Collection entries
== Segment start ==
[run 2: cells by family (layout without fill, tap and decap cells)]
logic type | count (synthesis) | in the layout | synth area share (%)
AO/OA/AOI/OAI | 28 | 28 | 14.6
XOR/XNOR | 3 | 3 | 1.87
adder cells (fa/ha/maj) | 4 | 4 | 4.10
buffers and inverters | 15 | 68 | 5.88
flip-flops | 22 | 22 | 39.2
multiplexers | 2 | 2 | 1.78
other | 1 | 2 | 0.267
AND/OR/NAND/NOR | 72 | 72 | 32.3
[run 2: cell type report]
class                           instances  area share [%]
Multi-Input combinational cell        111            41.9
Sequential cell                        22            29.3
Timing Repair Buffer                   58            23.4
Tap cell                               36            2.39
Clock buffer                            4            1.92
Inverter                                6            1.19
== Segment end ==
§ **TASK ITEM**: Only the lines from the one containing "AO/OA/AOI/OAI | 28 | 28 | 14.6" through the final line of the data belong in the answer, repeated exactly.

§ **RESPONSE BOX**:
AO/OA/AOI/OAI | 28 | 28 | 14.6
XOR/XNOR | 3 | 3 | 1.87
adder cells (fa/ha/maj) | 4 | 4 | 4.10
buffers and inverters | 15 | 68 | 5.88
flip-flops | 22 | 22 | 39.2
multiplexers | 2 | 2 | 1.78
other | 1 | 2 | 0.267
AND/OR/NAND/NOR | 72 | 72 | 32.3
[run 2: cell type report]
class                           instances  area share [%]
Multi-Input combinational cell        111            41.9
Sequential cell                        22            29.3
Timing Repair Buffer                   58            23.4
Tap cell                               36            2.39
Clock buffer                            4            1.92
Inverter                                6            1.19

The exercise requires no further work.